Tag Archives: PSOD

Stress Testing an ESXi Host – CPU and MCE Debugging

I have needed to stress test a component inside a physical server – this time it was CPU and I’d like to share my method here. I have done a Memory Stress Test using a Windows VM in a previous article. I will be using a Windows VM again, but this time it will be Windows  Server 2012 Standard Edition that can handle up to 4TB Memory and up to 64 Sockets containing 640 logical processors – a very nice bump from Windows Server 2008 R2 Standard that had a Compute configuration maximum of 4 sockets and 32 GB RAM.

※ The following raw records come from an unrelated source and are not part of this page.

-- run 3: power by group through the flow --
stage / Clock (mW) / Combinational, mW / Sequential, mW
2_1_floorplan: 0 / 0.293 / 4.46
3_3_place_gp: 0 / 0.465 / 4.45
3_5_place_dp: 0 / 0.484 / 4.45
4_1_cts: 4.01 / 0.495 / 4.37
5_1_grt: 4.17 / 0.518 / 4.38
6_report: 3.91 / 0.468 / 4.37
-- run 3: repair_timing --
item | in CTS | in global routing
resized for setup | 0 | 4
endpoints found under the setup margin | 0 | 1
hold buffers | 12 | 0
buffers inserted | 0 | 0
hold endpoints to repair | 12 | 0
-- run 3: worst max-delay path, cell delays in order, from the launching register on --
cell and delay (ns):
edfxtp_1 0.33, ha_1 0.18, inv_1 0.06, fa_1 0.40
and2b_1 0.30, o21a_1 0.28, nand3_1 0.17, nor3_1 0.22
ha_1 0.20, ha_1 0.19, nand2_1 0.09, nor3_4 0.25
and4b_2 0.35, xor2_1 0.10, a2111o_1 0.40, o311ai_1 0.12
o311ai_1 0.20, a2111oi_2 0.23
$ cat src/hw/rtl/snue_pkg.sv
// Package for the spiking neuron update engine.
// Holds item, result and pipeline types, Q11.20 constants and saturating helpers.
// Depends on nothing.
`default_nettype none

package snue_pkg;

	localparam int IDX_W      = 10;
	localparam int ADDR_W     = 16;
	localparam int QDEPTH     = 4;
	localparam int QPTR_W     = 2;
	localparam int QCNT_W     = 3;
	localparam int SUB_STAGES = 9;

	typedef logic signed [31:0] q_t;
	typedef logic signed [63:0] prod_t;

	localparam q_t K_004    = 32'sd41943;
	localparam q_t K_FIVE   = 32'sd5242880;
	localparam q_t K_140    = 32'sd146800640;
	localparam q_t K_THRESH = 32'sd31457280;
	localparam q_t Q_MAX    = 32'sh7fffffff;
	localparam q_t Q_MIN    = 32'sh80000000;

	localparam logic ACT_LOAD   = 1'b0;
	localparam logic ACT_UPDATE = 1'b1;

	typedef struct packed {
		logic             action;
		logic [IDX_W-1:0] neuron_index;
		logic             stimulated;
		q_t               current;
		q_t               load_a;
		q_t               load_b;
		q_t               load_c;
		q_t               load_d;
		q_t               load_u;
		q_t               load_v;
	} cmd_t;

	typedef struct packed {
		logic [IDX_W-1:0] out_index;
		logic             fired;
		q_t               potential;
		q_t               recovery;
	} res_t;

	typedef struct packed {
		cmd_t              cmd;
		logic [ADDR_W-1:0] addr;
	} entry_t;

	typedef struct packed {
		logic   vld;
		entry_t head;
	} qhead_t;

	typedef struct packed {
		logic              load;
		logic [IDX_W-1:0]  idx;
		logic [ADDR_W-1:0] addr;
		logic              stim;
		q_t                cur;
		q_t                a;
		q_t                b;
		q_t                c;
		q_t                d;
		q_t                u;
		q_t                v;
		q_t                t;
		prod_t             p;
		logic              fired;
	} stage_t;

	function automatic q_t sat33(logic signed [32:0] x);
		if (x[32] != x[31]) begin
			return x[32] ? Q_MIN : Q_MAX;
		end
		return x[31:0];
	endfunction

	function automatic q_t qadd(q_t x, q_t y);
		logic signed [32:0] s;
		s = 33'(x) + 33'(y);
		return sat33(s);
	endfunction

	function automatic q_t qsub(q_t x, q_t y);
		logic signed [32:0] s;
		s = 33'(x) - 33'(y);
		return sat33(s);
	endfunction

	function automatic q_t qstep(q_t x, q_t t);
		logic signed [32:0] s;
		s = 33'(x) + 33'(t >>> 2);
		return sat33(s);
	endfunction

	function automatic q_t qscale(prod_t p);
		logic signed [43:0] s;
		s = 44'(p >>> 20);
		if (s[43:31] == '0 || s[43:31] == '1) begin
			return s[31:0];
		end
		return s[43] ? Q_MIN : Q_MAX;
	endfunction

endpackage

`default_nettype wire

$ cat src/hw/rtl/snue_front.sv
// Front end: accepts items, maps the index onto the table, queues entries.
// Depends on snue_pkg.
`default_nettype none

module snue_front #(
	parameter int NEURONS = 1024
) (
	input  wire logic            clk,
	input  wire logic            arst_n,
	input  wire logic            start,
	input  wire snue_pkg::cmd_t  cmd,
	output logic                 busy,
	output snue_pkg::qhead_t     qh,
	input  wire logic            pop
);

	logic                            acc;
	logic                            vld_s1;
	snue_pkg::cmd_t                  cmd_s1;
	logic [snue_pkg::ADDR_W-1:0]     addr_s1;
	snue_pkg::entry_t                fifo_q [snue_pkg::QDEPTH];
	logic [snue_pkg::QPTR_W-1:0]     wp_q;
	logic [snue_pkg::QPTR_W-1:0]     rp_q;
	logic [snue_pkg::QCNT_W-1:0]     cnt_q;

	assign busy = cnt_q >= snue_pkg::QCNT_W'(snue_pkg::QDEPTH - 1);
	assign acc  = start && !busy;

	always_ff @(posedge clk or negedge arst_n) begin
		if (!arst_n) begin
			vld_s1 <= 1'b0;
		end else begin
			vld_s1 <= acc;
		end
	end

	always_ff @(posedge clk) begin
		if (acc) begin
			cmd_s1 <= cmd;
		end
	end

	generate
		if (NEURONS >= 1024) begin : g_direct
			assign addr_s1 = snue_pkg::ADDR_W'(cmd_s1.neuron_index);
		end else begin : g_mod
			localparam int RECIP = (2**21 + NEURONS - 1) / NEURONS;
			logic [31:0]                quo_prod;
			logic [snue_pkg::IDX_W-1:0] quo_s1;
			logic [snue_pkg::IDX_W-1:0] rem;
			assign quo_prod = 32'(cmd.neuron_index) * 32'(RECIP);
			always_ff @(posedge clk) begin
				if (acc) begin
					quo_s1 <= quo_prod[30:21];
				end
			end
			assign rem = cmd_s1.neuron_index
				- snue_pkg::IDX_W'(quo_s1 * snue_pkg::IDX_W'(NEURONS));
			assign addr_s1 = snue_pkg::ADDR_W'(rem);
		end
	endgenerate

	always_ff @(posedge clk or negedge arst_n) begin
		if (!arst_n) begin
			wp_q  <= '0;
			rp_q  <= '0;
			cnt_q <= '0;
		end else begin
			if (vld_s1) begin
				wp_q <= wp_q + 1'b1;
			end
			if (pop) begin
				rp_q <= rp_q + 1'b1;
			end
			cnt_q <= cnt_q + snue_pkg::QCNT_W'(vld_s1) - snue_pkg::QCNT_W'(pop);
		end
	end

	always_ff @(posedge clk) begin
		if (vld_s1) begin
			fifo_q[wp_q] <= '{cmd: cmd_s1, addr: addr_s1};
		end
	end

	assign qh.vld  = cnt_q != '0;
	assign qh.head = fifo_q[rp_q];

endmodule

`default_nettype wire

$ cat config.mk
export PLATFORM = sky130hd
export DESIGN_NAME = snue_front
export DESIGN_NICKNAME = d
export VERILOG_FILES = /design/src/hw/rtl/snue_pkg.sv /design/src/hw/rtl/snue_front.sv
export SDC_FILE = /design/constraint.sdc
export NUM_CORES = 1
export LEC_CHECK = 0
export ABC_CLOCK_PERIOD_IN_PS = 20200
export BUFFER_PORTS_ARGS = -buffer_cell sky130_fd_sc_hd__buf_2
export CORE_MARGIN = 4
export CORE_UTILIZATION = 55
export CTS_BUF_LIST = sky130_fd_sc_hd__clkbuf_8
export DETAILED_ROUTE_END_ITERATION = 10
export PLACE_DENSITY = 0.8
export SYNTH_ARGS = -nofsm -noshare
export SYNTH_HDL_FRONTEND = slang
export SYNTH_SLANG_ARGS = --single-unit
$ cat constraint.sdc
create_clock -name clk -period 20.2 [get_ports clk]
set_input_delay 4.04 -clock clk [delete_from_list [all_inputs] [get_ports clk]]
set_output_delay 4.04 -clock clk [all_outputs]
set_load 0.005 [all_outputs]
==> summary by stage, run 1 <==
Critical path
The critical path launch point type is a flop. The reg-to-reg critical path startpoint is cnt_q[1]. The critical path goes through buf_12 > buf_4 > mux4_2 > buf_2. Measured in cells, the most critical reg-to-reg path has a length of 5. The kind of critical path is reg -> out. The capture instance of the worst register-to-register path is addr_s1[2]. The launch point of the worst path is rp_q[0]. Among cell families on the critical path, the largest total delay comes from buffers and inverters. The slowest stage of the critical path belongs to the cell sky130_fd_sc_hd__dfrtp_4. For the worst setup path, the data required time is 16.16 ns. The delay contributed by the slowest stage of the critical path is 0.87 ns. The setup check on the worst reg-to-reg path leaves a slack of 16.33 ns. The arrival time of data at the critical path endpoint is 4.21 ns. In this run the worst path has a maximum fanout of 110.

The critical path capture point type is an output port. The critical path contains buffers and inverters numbering 3 combined. The number of stages on the worst setup path is 4.

Clock network
The clock reaches the later pin of the worst-skew pair after 0.80 ns. The cts-stage hold buffer count is 0. The TritonCTS sink count is 1,188. The H-tree was split into 4 levels.

The number of buffers created by CTS is 179. The buffer count from post-CTS setup fixing is 0. The clock edge transition at the registers on the reported setup and hold paths is 0.07 ns. The maximum buffer depth of the clock tree is 3. The cell sitting at the root of the clock tree is a sky130_fd_sc_hd__clkbuf_8.

The number of gates resized after CTS was 0. The clock tree from TritonCTS is yes.

STA
The final setup violation count is 0. The total count of max-transition violations in the final report was 0. The number of endpoints with negative hold slack in the final report came to 0.

Across all setup checks in the final design, the least slack found is 11.95 ns. Based on the critical path, the design can be clocked at up to 121 MHz. The setup clock skew after layout is 0.0429 ns. For the pin with the worst max-slew slack, the measured transition is 1.08 ns. The period utilization is 0.408. The post-layout minimum cycle time is 8.25 ns. The worst pin sits at a relative slew slack of 0.282. Setup repair after global routing left no endpoint under its margin. The sum of negative setup slack is 0 ns.

Floorplanning
The die width is 284 µm. 494 I/O pins were placed. The vertical die dimension is 284 µm.

The initial utilization of the core area, before any placement, comes to 0.559. The floorplan has 100 rows. After floorplanning, the core was sized to cover 74,900 µm². The total die area is 80,700 µm².

Pwr
The completed layout was analyzed and its total power is 0.00672 W. The internal power is 0.00484 W. For this design the ratio of total power to cell area is 139 nW/µm². The share of total power dissipated in combinational logic is 0.223. The switching power is 0.00188 W. The static leakage power is 16.4 nW. The clock network fraction of design power is 0.269. The maximum resistive drop on vdd is 0.132 mV. The switching share of power is 0.280. The relative contribution of sequential cells to total power is 0.508.

Status
The flow ran to the end, and the final reports show no timing, DRC or antenna violations.

Yosys
After synthesis the cells add up to 41,900 µm². The per-instance average area after synthesis is 27.5 µm². The synthesized netlist contains 20 unique library cells. The post-synthesis cell count is 1,524.

The fraction of synthesized cell area taken by the top area cell type is 0.845. The flip-flop and latch count after synthesis is 1,188. By area the synthesized netlist is led by sky130_fd_sc_hd__edfxtp_1 (85%), sky130_fd_sc_hd__mux4_2 (13%), sky130_fd_sc_hd__buf_12 (1.1%). The sequential fraction of the synthesis area is 0.850. The count of yosys warnings during synthesis is 0.

The leading area contributor after synthesis is sky130_fd_sc_hd__edfxtp_1.

Drt
The routed wire length on met3 is 6980 µm. Using the TritonRoute via totals, the vias-per-cell ratio works out to 5.59. Detailed routing inserted a total of 18,300 vias.

In this run, the number of DRC markers left after iteration 0 of detailed routing was 1,371. The top layer reached by signal wires is met5. The count of nets left with antenna violations once routing finished came out at 0.

The detailed router put a total of 30,300 µm of wire on met1. In the final routed layout, each cell accounts on average for 24.6 µm. The detailed route wirelength on metal2 is 41,000 µm. The first detailed-routing pass took 5 iterations. The DRC violations left is 0. After detailed routing, the total wire length is 80,500 µm.

Cells and area
In the final layout, the share of cells above drive strength 1 is 0.421. Registers take 35,600 µm². Leaving out fill and tap cells, the most frequent cells in the layout are sky130_fd_sc_hd__edfxtp_1 (1,180), sky130_fd_sc_hd__buf_2 (487), sky130_fd_sc_hd__mux4_2 (236), sky130_fd_sc_hd__clkbuf_8 (181), sky130_fd_sc_hd__inv_1 (67). The library cell used most frequently in the layout, excluding fill and tap cells, is sky130_fd_sc_hd__edfxtp_1. The area of the multi-input gates is 5550 µm². The final net count is 2,396. The filler cells instantiated in the layout total 4,631. The post-route cell area is 48,400 µm².

The area added between synthesis and finish is 15.5%. The utilization after layout is 0.646.

Global routing
The number of antenna violations at the first check in global routing is 16. Entering global routing, the biggest net connects 127 pins. The number of global-route vias before repair is 19,600. Across every metal layer, demand over resource in global routing totals 0.201. The aggregate global routing overflow is 0. The first global-routing pass estimated 121,000 µm of wire.

Placement
The congestion estimate from routability-driven global placement came to 0.776. Prior to clock tree synthesis, the placed netlist has a worst setup slack of 12.54 ns. The number of port buffers is 487. The area of placed instances is 45,100 µm². Summed over all nets, the half-perimeter wirelength after detailed placement is 48,100 µm.

Worst hold path
Counting instances, the worst hold path has a depth of 0. For hold timing, the worst endpoint is fifo_q[0][82]. The startpoint of the worst hold path is cmd_s1[72].

The path class of the tightest hold or removal check is reg -> reg.

Run
The max-cap violation count is 0.
-- cells by family after synthesis --
kind of cell	share of synthesized area
other cells	0.0000894
buf+inv	0.0184
compound gates	0.000239
fa+ha+maj	0.00257
simple gates	0.00113
flops	0.850
mux	0.127
xor+xnor	0.000836
-- registers in the layout, summed over array words and instances (netlist names) --
name and count:
addr_s1 10, fifo_q 944, wp_q 2, rp_q 2, cmd_s1 226, cnt_q 3
vld_s1 1
-- power by group through the flow --
stage	clock network [W]	logic, W	registers (W)
final	0.00181	0.00150	0.00341
after global routing	0.00198	0.00161	0.00345
after CTS	0.00186	0.00154	0.00341
after detailed placement	0	0.00153	0.00346
after global placement	0	0.00151	0.00342
after floorplan	0	0.00105	0.00344
-- per-stage QoR --
step	hold WS (ns)	std cells
floorplan	0.459	1529
global placement	0.461	2936
detailed placement	0.479	2936
CTS	0.469	3261
global route	0.468	3268
finish	0.460	3271
-- Yosys cell counts, drive strengths merged --
master	number
nand2	3
mux4	236
ha	7
clkbuf	2
conb	1
nand3	1
inv	7
and3	1
dfrtp	8
xor2	3
buf	67
fa	1
o21ai	2
and2	4
edfxtp	1180
xnor2	1
-- area by class of cell --
type                            instances  share of cell area
Sequential cell                      1188               0.736
Multi-Input combinational cell        265               0.115
Timing Repair Buffer                  507              0.0542
Clock buffer                          181              0.0514
Tap cell                              969              0.0250
Clock inverter                        144              0.0178
Inverter                                7            0.000542
Antenna cell                           10            0.000517
-- layer usage --
metal	GRT usage	up-vias
met5	0	-
met4	0.0746	10
met3	0.0621	164
met2	0.327	792
met1	0.259	9497
li1	-	7825
-- worst max path at each step --
stage / to / slack, ns
after floorplan: vld_s1 / 10.01
after global placement: qh[6] / 12.61
after detailed placement: qh[249] / 12.54
after CTS: qh[245] / 11.68
after global routing: qh[8] / 11.43
final: qh[249] / 11.95
Power figures use the tool's default switching activity.
==> run 2, diff against run 1 <==
ABC_CLOCK_PERIOD_IN_PS = 8000   (was 20200)
clock period = 8 ns   (was 20.2 ns; I/O delays follow)
==> run 2 against run 1 <==
Against the previous run: final cell count down 0.28%; largest cell class unchanged; sequential power rose to 2.5 times the previous value; clock power up 150%; register-to-register slack worse by 11 ns; cell area down 0.16%; sequential share of layout area up 0.11 points; core utilization down 0.10 points; highest routed layer unchanged; total power rose to 2.5 times the previous value; combinational power rose to 2.5 times the previous value.
==> summary by stage, run 2 (synthesis gave the netlist of run 1 again) <==
Status
The run finished with clean final reports.

Global routing
Entering global routing, the biggest net connects 127 pins. The number of global-route vias before repair is 19,500. In the global route stage, overall resource usage came out at 0.197. The first global-routing pass estimated 120,000 µm of wire. Global routing finished with a remaining overflow of 0. The number of antenna violations at the first check in global routing is 23.

Worst hold path
The startpoint identified for the worst hold timing path is cmd_s1[205]. The tightest min-delay check is of the reg -> reg type.

STA
Setup repair after global routing left no endpoint under its margin. Setup violations remaining at the end of the flow were counted as 0. The total count of max-transition violations in the final report is 0. Summed over all failing endpoints, the final setup total negative slack is 0 ns. Derived from the worst setup path, the maximum achievable clock frequency is 197 MHz. In the finished design, the share of the clock period the worst path needs comes to 0.635. The transition at the pin with the smallest max-transition slack is 1.13 ns. The number of endpoints with negative hold slack in the final report is 0. Measured against its own limit, the worst slew margin works out to 0.248.

The setup clock skew after layout is 0.0386 ns. The post-layout minimum cycle time is 5.08 ns.

Placement
The number of port buffers is 487. Counting tap cells, the placed design contains a total of 2,930 instances. The HPWL reported at the end of detailed placement is 47,100 µm. At the end of routability-driven placement, the weighted congestion stood at 0.763.

The placed instances occupy a cell area of 45,100 µm².

Drt
The DRC violations left is 0. The detailed router's first-iteration violation count is 1,383. The first TritonRoute pass finished after 5 iterations. Across all layers, the routed design uses 18,100 vias. The average wire per standard cell is 24.4 µm. The ratio of routed vias to standard cells is 5.56. For this block, the routed nets add up to 79,700 µm of wire.

The detail route stage leaves a number of antenna-violating nets equal to 0.

Floorplanning
The die is 284 µm wide. The vertical die dimension is 284 µm. The die covers 80,700 µm².

The floorplan has 100 rows. The placeable core area is 74,900 µm². The count of boundary I/O pins is 494. The starting density of the core is 0.559.

Cells and area
The area added between synthesis and finish is 15.4%. Leaving out fill and tap cells, the most frequent cells in the layout are sky130_fd_sc_hd__edfxtp_1 (1,180), sky130_fd_sc_hd__buf_2 (487), sky130_fd_sc_hd__mux4_2 (236), sky130_fd_sc_hd__clkbuf_8 (185), sky130_fd_sc_hd__inv_1 (59). The post-route non-filler standard cell count is 3,262.

Of the cells placed in the final design, the portion with a size suffix greater than 1 is 0.423. The flip-flop count of the largest register, all copies and words added is 944. The final net count is 2,388.

The register with the most flip-flops in the final layout is fifo_q. The post-route cell area is 48,400 µm². The number of inserted filler cells in the final layout is 4,669.

The library cell used most frequently in the layout, excluding fill and tap cells, is sky130_fd_sc_hd__edfxtp_1. For this run, the share of the core covered by cells in the final layout is 0.645.

Critical path
The critical path is of the reg -> out type. STA classifies the critical path endpoint as an output port. The reg-to-reg critical path startpoint is cnt_q[1]. The critical path launch point type is a flop. The launch point of the worst path is rp_q[0]. STA puts the critical path data required time at 6.40 ns. The highest fanout seen on the critical path is 115. Data on the critical path arrives at its endpoint at 3.48 ns.

Clock network
Once the clock tree was built, the setup fixing pass inserted 0 buffers. CTS placed an instance of sky130_fd_sc_hd__clkbuf_8 at the clock tree root. The post-CTS resize count is 0. The clock tree from TritonCTS is yes. The tree built by TritonCTS fans out to 1,188 sinks. The number of buffers created by CTS is 177. The maximum buffer depth of the clock tree is 3. The cts-stage hold buffer count is 0. The clock reaches the later pin of the worst-skew pair after 0.79 ns. The clock tree synthesis step divided the H-tree into 4 levels. The clock edge transition at the registers on the reported setup and hold paths is 0.06 ns.

Pwr
The maximum resistive drop on vdd is 0.364 mV. The total power per unit cell area is 349 nW/µm². The static leakage power is 16.4 nW.

Run
The max-cap violation count is 0.
run 2: cell count changes in the layout (fill, tap and decap cells not counted), sizes merged:
cell	delta
inv	-7
buf	-6
clkbuf	+4
diode	+4
bufinv	-3
clkinv	-2
clkinvlp	+1
run 2: path summary, 6_finish.rpt:
check | depth (start not counted) | slack, ns | to
setup / recovery | 3 | 2.92 | qh[22]
hold / removal | 0 | 0.47 | fifo_q[1][215]
setup reg to reg | 4 | 5.03 | cmd_s1[44]
hold reg to reg | 0 | 0.47 | fifo_q[1][215]
max in group asynchronous | 1 | 7.14 | rp_q[1]
min in group asynchronous | 1 | 0.65 | cnt_q[1]
run 2: critical path: stages, from the launching register on:
cell	delay [ns]
sky130_fd_sc_hd__dfrtp_4	0.91
sky130_fd_sc_hd__buf_12	0.62
sky130_fd_sc_hd__mux4_2	0.66
sky130_fd_sc_hd__buf_2	0.16
run 2: per-layer routing:
metal	track usage	wire (µm)	share of wire
met1	0.249	29700	0.37
met2	0.323	40900	0.51
met5	0	135	0.0017
met4	0.0724	2210	0.028
met3	0.0672	6650	0.083
run 2: stage by stage:
stage	hold slack, ns	worst slack (ns)	power (W)
6_report	0.467	2.92	0.0169
4_1_cts	0.459	2.78	0.0171
3_3_place_gp	0.462	3.71	0.0124
5_1_grt	0.491	2.59	0.0177
2_1_floorplan	0.459	0.247	0.0113
3_5_place_dp	0.476	3.69	0.0126
run 2: cell type report:
| type | count | area, µm² | area share |
|---|---|---|---|
| clock inverters | 133 | 704 | 0.0146 |
| clock buffers | 185 | 2550 | 0.0526 |
| multi-input cells | 265 | 5550 | 0.115 |
| diodes | 14 | 35.0 | 0.000724 |
| flip-flops and latches | 1188 | 35600 | 0.737 |
| inverters | 7 | 26.3 | 0.000543 |
| repair buffers | 501 | 2640 | 0.0546 |
| well taps | 969 | 1210 | 0.0251 |
run 2: power by group:
group | total (W) | internal, W | switching, W
Clock | 0.00447 | 0.00223 | 0.00223
Sequential | 0.00860 | 0.00813 | 0.000475
Combinational | 0.00379 | 0.00179 | 0.00200
Total | 0.0169 | 0.0121 | 0.00471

The host has crashed several times into a PSOD with Uncorrectable Machine Check Errors. From the start I had a hunch that the second Physical CPU or a System Board are faulty – but these were replaced already and the host has crashed yet again. I have taken a closer look at the matter and went to stress thest this ill host’s CPUs. Continue reading

PSOD Caused by a Machine Check Error (MCE)

Today I’d like to present to you an ESXi host crash we had in our environment tha was due to a hardware failure. This time, we were “lucky” enough to capture its PSOD. In earlier article about Machine Check Errors, I was talking about what exactly do they mean and how to debug them. Also, most of the time, when these are correctable Machine Check Errors, the host only reboots itself without leaving any trace as of why. That I have investigated by determining faulty memory after running a custom memory stress test on an ESXi host.

The Uncorrectable Machine Check Exception presented below is caused by “Other TransBus Generic Error” – this could have been related either to a CPU, or pathways on the motherboard… or both. Most of VMkernel dumps was pointing out to 2nd Physical CPU, but there were some occurrences on 1st CPU as well. Even the AHS log from the HP blade server was corrupted each time I tried to send it to a technician. Therefore they took action and replaced both the motherboard and CPUs. Since then there were no more trouble with this host.

PSOD due to Uncorrectable MCE on CPU

Manual Debugging:

For those of you who are interested – the MCE codes reported were:

In iLO: FA001E8000020E0F
in vmkernel.log: c800008000310e0f ; 8800004000310e0f

Now, if we decode the message we got from iLO manually (so that we have another source of MCE to decode from):

1 1 1 1 1 0 1 0 0 00 0000000011110100 0 0000 0000000000000010 0000 1110 0000 1111

UC 1
PCC 1
S 0
AR 0

Signaling:
Uncorrected error (UC). RESET THE SYSTEM

Examples? None found.

Compound error code found: Bus and Interconnect Errors.

BUS LL PP RRRR II T
BUS{11}_{11}_{0000}_{11}_{0}_ERR

Level: 11, generic
Request: 0000, Generic

Bus & Interconnect mnemonics:
Participation: 11, Generic

Therefore: Generic Bus and Interconnect Error

Here you see VMkernel is pretty good at decoding the MCEs by itself, but it can also be very useful to see for yourself what the real cause was if your error decode is missing.